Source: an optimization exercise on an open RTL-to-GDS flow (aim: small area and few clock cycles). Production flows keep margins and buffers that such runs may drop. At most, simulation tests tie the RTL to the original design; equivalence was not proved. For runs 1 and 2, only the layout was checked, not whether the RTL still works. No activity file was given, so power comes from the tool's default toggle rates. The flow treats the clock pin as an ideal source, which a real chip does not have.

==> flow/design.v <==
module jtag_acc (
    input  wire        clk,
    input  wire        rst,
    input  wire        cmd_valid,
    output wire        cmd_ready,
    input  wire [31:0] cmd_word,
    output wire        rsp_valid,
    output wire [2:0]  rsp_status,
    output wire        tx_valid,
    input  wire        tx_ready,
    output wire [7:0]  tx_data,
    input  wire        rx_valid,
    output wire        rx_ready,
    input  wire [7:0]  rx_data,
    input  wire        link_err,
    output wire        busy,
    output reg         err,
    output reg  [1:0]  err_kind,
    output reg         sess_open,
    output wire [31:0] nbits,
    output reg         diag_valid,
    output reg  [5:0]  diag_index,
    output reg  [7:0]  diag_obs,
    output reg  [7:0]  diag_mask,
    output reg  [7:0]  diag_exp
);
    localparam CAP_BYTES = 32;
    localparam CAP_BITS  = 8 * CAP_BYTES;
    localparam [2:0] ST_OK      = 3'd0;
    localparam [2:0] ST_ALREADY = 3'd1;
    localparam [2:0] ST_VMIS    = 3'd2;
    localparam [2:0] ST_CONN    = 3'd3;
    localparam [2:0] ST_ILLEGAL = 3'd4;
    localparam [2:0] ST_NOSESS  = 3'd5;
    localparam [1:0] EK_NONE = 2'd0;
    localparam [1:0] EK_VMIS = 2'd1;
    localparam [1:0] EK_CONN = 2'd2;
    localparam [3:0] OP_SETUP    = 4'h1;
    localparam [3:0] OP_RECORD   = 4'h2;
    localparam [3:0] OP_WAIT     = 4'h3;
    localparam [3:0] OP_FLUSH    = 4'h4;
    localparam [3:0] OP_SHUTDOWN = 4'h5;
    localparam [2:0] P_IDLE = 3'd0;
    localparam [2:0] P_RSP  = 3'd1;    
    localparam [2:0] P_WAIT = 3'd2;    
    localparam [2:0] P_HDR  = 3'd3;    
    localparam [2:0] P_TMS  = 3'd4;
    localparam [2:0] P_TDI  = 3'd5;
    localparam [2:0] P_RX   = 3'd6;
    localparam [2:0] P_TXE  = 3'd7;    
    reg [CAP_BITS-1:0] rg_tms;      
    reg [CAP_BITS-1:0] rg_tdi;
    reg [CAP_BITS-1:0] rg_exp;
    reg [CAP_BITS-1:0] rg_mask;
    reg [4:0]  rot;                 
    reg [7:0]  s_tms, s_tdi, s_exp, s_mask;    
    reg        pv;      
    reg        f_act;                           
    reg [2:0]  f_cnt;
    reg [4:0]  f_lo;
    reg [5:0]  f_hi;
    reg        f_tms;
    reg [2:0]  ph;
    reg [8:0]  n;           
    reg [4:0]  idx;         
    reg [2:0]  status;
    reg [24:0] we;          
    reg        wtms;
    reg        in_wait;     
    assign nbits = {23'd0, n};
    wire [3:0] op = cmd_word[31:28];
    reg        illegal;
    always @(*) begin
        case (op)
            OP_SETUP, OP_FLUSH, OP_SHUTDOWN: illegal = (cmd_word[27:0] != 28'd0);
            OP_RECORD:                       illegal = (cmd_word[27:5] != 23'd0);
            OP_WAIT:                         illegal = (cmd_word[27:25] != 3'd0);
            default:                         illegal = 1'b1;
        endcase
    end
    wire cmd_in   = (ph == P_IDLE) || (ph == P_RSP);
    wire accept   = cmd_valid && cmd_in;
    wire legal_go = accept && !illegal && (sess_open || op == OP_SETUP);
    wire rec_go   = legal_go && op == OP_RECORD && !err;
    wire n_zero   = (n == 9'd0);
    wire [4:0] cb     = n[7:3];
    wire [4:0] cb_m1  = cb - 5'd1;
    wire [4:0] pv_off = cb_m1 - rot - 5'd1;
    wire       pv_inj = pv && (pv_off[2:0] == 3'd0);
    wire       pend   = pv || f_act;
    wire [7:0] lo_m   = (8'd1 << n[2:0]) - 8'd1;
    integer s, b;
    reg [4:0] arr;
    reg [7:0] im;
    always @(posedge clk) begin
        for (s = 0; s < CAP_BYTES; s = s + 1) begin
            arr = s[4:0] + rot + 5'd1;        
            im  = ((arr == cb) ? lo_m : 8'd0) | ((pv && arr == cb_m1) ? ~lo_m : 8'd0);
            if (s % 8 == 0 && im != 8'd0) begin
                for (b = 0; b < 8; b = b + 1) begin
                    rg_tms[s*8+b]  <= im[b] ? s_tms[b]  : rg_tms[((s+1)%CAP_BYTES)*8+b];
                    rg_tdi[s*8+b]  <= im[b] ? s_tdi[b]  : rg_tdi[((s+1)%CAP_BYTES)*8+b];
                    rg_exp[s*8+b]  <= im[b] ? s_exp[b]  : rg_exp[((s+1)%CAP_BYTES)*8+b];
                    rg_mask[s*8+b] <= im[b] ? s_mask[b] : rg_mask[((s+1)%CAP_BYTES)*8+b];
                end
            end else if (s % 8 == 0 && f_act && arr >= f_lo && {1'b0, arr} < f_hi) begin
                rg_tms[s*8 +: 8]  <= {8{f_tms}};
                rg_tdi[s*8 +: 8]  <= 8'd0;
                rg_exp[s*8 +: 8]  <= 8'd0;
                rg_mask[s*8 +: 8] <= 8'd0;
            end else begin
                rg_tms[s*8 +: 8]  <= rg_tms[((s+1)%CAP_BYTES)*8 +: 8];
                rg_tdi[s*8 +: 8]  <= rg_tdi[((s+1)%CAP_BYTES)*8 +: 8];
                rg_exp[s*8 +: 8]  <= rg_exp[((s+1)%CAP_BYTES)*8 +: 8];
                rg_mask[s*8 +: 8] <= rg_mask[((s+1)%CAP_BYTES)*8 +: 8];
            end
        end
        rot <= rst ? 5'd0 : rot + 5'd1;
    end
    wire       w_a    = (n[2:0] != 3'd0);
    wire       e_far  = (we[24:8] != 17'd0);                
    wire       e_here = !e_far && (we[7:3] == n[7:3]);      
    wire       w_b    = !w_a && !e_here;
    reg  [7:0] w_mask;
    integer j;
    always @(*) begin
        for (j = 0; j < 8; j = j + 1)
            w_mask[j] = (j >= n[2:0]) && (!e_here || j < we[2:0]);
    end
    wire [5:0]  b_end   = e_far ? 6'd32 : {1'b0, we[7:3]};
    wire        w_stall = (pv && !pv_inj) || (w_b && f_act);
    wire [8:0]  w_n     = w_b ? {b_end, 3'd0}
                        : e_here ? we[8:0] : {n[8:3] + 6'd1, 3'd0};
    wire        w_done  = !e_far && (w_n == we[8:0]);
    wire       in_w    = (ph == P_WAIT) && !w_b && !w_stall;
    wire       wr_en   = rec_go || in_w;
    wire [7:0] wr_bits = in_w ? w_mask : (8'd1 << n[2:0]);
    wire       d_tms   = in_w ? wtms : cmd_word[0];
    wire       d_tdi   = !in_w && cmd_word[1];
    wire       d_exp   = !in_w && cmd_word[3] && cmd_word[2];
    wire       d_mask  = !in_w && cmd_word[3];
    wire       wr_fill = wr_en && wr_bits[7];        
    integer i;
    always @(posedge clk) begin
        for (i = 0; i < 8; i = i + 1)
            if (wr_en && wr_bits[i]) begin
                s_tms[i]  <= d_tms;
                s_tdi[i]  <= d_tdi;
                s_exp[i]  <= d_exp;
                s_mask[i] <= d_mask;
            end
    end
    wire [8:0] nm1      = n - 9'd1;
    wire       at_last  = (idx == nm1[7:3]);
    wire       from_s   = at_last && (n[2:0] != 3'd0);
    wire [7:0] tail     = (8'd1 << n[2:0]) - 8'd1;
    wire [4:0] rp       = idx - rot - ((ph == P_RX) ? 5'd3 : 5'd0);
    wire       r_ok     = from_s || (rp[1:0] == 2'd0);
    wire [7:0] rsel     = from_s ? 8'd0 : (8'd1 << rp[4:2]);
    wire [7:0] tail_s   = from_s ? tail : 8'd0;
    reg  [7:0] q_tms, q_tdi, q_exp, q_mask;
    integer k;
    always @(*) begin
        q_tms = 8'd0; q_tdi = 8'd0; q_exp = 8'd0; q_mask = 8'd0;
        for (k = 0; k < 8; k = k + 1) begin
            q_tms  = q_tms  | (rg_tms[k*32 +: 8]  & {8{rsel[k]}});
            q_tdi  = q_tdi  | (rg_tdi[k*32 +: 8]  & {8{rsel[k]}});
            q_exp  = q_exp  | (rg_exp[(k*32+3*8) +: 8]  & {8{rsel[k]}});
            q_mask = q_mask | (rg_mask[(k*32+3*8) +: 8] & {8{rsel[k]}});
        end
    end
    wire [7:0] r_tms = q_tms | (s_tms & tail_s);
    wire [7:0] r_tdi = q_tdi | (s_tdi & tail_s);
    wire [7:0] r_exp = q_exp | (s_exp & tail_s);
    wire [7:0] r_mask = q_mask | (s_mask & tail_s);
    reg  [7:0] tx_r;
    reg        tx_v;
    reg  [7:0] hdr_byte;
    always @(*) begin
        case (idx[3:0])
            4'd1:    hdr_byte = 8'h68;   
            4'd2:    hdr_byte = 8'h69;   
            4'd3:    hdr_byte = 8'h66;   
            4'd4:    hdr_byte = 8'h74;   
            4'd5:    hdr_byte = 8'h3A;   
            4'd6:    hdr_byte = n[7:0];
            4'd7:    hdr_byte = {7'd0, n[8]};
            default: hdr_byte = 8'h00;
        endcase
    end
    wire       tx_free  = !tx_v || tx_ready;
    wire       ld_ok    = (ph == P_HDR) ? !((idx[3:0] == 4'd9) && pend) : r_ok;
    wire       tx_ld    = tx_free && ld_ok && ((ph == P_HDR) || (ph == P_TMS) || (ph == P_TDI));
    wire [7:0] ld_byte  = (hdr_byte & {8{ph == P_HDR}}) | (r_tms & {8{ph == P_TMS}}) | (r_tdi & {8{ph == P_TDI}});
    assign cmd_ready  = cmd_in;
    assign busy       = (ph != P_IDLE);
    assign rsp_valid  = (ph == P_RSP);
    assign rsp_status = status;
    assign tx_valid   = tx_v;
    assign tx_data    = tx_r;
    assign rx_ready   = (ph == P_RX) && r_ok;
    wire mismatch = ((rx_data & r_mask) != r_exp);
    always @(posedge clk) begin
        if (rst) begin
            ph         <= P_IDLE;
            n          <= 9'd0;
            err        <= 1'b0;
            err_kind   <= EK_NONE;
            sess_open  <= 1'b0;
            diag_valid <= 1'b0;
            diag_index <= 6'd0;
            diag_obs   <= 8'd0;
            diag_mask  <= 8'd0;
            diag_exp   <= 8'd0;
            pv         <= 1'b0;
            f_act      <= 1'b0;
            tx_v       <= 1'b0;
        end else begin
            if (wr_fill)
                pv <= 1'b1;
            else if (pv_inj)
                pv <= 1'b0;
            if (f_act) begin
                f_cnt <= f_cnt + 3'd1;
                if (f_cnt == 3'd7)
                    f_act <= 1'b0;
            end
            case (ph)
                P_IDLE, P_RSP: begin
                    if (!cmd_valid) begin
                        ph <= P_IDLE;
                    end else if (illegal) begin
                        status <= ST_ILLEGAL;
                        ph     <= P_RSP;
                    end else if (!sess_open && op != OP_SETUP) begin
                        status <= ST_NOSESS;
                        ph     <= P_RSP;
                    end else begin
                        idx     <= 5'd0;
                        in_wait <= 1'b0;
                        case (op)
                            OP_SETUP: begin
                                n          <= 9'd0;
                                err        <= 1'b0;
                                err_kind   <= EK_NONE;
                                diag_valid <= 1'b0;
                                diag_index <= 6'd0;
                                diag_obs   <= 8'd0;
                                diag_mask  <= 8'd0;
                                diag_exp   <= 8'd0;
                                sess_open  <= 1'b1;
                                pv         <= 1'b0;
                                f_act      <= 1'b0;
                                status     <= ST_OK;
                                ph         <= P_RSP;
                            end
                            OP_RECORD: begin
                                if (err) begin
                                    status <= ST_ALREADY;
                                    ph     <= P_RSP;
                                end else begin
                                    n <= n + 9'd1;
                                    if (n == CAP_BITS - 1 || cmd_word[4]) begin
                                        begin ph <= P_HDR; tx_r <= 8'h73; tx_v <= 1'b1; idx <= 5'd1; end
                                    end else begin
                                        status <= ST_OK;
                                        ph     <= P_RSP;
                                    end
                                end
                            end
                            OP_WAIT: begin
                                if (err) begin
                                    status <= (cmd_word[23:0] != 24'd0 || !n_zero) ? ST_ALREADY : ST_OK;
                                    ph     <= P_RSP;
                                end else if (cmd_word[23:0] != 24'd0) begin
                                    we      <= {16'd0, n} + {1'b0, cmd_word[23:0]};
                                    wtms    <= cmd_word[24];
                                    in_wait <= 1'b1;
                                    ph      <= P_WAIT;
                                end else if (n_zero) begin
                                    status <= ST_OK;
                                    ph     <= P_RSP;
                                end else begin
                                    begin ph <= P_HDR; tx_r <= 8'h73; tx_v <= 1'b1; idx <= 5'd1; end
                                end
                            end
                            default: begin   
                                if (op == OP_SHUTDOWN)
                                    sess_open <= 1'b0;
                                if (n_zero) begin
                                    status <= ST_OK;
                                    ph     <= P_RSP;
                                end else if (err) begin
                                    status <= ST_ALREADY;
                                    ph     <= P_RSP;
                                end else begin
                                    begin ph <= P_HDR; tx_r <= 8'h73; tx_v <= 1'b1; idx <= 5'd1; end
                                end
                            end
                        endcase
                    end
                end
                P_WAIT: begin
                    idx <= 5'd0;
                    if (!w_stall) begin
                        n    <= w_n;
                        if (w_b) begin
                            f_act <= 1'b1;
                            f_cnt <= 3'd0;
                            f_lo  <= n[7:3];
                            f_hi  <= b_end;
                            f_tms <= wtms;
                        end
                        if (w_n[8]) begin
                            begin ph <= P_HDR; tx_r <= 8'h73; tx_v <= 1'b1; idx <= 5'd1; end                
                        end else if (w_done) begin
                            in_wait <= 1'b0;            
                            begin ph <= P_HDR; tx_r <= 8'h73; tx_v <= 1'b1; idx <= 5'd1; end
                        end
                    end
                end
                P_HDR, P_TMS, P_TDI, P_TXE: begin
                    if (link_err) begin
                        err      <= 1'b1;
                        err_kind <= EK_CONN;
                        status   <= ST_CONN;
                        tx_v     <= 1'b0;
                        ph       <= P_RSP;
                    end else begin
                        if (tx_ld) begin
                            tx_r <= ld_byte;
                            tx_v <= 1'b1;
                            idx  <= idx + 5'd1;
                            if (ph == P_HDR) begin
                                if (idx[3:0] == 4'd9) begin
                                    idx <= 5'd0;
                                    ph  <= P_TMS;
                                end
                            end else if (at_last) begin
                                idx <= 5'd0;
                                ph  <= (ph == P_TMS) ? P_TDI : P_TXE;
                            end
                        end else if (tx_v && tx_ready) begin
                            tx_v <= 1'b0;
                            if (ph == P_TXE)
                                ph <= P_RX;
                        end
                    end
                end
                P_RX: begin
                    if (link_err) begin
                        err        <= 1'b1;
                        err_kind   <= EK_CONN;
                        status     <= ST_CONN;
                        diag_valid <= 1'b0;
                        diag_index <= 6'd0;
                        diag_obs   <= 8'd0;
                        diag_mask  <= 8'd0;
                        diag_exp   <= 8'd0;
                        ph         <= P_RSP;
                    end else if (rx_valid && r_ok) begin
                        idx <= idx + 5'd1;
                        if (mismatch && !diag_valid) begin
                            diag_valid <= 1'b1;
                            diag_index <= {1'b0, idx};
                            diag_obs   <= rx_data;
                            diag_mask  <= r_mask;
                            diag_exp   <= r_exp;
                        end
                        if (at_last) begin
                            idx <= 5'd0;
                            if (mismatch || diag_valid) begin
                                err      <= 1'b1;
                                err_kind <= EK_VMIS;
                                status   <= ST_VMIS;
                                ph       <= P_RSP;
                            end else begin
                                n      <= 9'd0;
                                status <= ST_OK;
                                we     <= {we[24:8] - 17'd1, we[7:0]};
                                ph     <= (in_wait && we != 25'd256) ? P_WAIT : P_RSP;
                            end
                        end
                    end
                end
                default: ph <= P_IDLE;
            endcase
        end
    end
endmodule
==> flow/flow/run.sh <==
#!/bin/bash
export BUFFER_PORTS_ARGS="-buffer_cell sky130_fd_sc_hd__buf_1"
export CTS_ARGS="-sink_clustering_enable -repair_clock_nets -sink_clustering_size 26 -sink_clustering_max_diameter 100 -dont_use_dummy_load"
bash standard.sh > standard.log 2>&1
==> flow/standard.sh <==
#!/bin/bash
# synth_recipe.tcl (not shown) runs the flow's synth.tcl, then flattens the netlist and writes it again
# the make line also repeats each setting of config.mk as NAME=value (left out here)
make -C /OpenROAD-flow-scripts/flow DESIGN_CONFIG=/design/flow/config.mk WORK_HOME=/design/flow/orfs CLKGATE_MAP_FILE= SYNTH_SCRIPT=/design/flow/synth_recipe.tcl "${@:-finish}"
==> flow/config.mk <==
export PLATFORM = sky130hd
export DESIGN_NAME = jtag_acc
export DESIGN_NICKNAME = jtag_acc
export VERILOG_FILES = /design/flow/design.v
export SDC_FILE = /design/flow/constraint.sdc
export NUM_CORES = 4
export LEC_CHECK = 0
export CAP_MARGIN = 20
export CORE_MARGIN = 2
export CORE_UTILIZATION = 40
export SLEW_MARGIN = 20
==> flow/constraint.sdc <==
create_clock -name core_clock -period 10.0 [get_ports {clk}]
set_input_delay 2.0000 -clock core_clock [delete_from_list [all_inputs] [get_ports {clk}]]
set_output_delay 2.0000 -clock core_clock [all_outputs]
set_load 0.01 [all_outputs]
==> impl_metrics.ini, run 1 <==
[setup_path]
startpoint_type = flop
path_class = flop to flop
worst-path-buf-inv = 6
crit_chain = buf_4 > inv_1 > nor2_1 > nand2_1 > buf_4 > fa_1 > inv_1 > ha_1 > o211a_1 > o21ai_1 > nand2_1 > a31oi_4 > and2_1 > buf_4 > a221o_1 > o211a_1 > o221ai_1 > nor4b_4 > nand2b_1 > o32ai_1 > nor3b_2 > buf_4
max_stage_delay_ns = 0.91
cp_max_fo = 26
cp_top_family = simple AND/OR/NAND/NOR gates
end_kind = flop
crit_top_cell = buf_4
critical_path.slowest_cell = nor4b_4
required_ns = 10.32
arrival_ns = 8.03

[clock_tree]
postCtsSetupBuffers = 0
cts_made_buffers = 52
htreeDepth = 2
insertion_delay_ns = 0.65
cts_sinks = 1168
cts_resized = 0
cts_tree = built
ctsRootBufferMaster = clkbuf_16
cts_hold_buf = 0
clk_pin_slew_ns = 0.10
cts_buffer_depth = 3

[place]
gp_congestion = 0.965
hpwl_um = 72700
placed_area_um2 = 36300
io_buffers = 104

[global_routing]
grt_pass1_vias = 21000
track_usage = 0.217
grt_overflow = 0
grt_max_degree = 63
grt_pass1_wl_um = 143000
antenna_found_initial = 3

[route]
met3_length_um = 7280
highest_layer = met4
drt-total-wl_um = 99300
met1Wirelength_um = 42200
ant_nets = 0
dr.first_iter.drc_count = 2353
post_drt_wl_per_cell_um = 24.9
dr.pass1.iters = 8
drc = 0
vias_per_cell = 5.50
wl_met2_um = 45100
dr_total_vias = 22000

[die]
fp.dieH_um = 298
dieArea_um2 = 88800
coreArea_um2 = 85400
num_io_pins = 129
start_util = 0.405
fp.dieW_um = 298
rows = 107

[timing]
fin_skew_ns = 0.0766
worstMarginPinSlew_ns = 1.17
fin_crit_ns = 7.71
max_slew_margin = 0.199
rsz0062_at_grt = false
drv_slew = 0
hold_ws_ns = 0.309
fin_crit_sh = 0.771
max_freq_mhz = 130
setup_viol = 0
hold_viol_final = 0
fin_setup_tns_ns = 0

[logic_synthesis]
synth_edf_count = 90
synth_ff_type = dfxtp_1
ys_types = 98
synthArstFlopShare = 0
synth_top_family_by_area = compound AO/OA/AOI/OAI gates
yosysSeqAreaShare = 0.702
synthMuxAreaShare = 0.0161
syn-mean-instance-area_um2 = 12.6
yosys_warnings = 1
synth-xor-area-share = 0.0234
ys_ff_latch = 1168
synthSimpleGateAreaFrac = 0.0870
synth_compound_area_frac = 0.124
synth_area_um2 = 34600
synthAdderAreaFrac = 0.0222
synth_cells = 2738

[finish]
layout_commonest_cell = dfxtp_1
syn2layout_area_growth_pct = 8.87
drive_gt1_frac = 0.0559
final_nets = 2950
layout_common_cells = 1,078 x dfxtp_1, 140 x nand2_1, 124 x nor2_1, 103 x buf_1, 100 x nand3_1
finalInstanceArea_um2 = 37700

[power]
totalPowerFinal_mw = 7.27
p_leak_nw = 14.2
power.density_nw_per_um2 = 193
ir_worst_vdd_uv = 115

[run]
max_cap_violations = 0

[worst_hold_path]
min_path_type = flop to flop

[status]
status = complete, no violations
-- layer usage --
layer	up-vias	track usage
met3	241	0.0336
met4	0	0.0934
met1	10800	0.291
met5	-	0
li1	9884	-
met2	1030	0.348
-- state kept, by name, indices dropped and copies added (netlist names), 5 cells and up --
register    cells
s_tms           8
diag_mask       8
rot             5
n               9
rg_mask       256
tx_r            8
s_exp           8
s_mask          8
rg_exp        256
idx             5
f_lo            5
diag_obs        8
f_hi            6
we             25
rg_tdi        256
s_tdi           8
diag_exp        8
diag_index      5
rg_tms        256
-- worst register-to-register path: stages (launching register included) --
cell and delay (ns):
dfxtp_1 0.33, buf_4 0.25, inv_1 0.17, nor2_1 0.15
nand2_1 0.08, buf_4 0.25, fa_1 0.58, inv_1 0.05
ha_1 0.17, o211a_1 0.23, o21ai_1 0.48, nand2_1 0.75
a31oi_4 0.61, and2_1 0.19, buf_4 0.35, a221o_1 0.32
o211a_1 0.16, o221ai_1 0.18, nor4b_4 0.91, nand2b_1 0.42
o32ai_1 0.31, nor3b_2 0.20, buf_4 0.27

WORK REQUEST
Of all the entries above, retype exactly the lines from the line with "rg_mask[s*8+b] <= im[b]" to the line with "rg_tdi[((s+1)%CAP_BYTES)*8 +: 8];", both included, and no others.

EXPECTED ANSWER
                    rg_mask[s*8+b] <= im[b] ? s_mask[b] : rg_mask[((s+1)%CAP_BYTES)*8+b];
                end
            end else if (s % 8 == 0 && f_act && arr >= f_lo && {1'b0, arr} < f_hi) begin
                rg_tms[s*8 +: 8]  <= {8{f_tms}};
                rg_tdi[s*8 +: 8]  <= 8'd0;
                rg_exp[s*8 +: 8]  <= 8'd0;
                rg_mask[s*8 +: 8] <= 8'd0;
            end else begin
                rg_tms[s*8 +: 8]  <= rg_tms[((s+1)%CAP_BYTES)*8 +: 8];
                rg_tdi[s*8 +: 8]  <= rg_tdi[((s+1)%CAP_BYTES)*8 +: 8];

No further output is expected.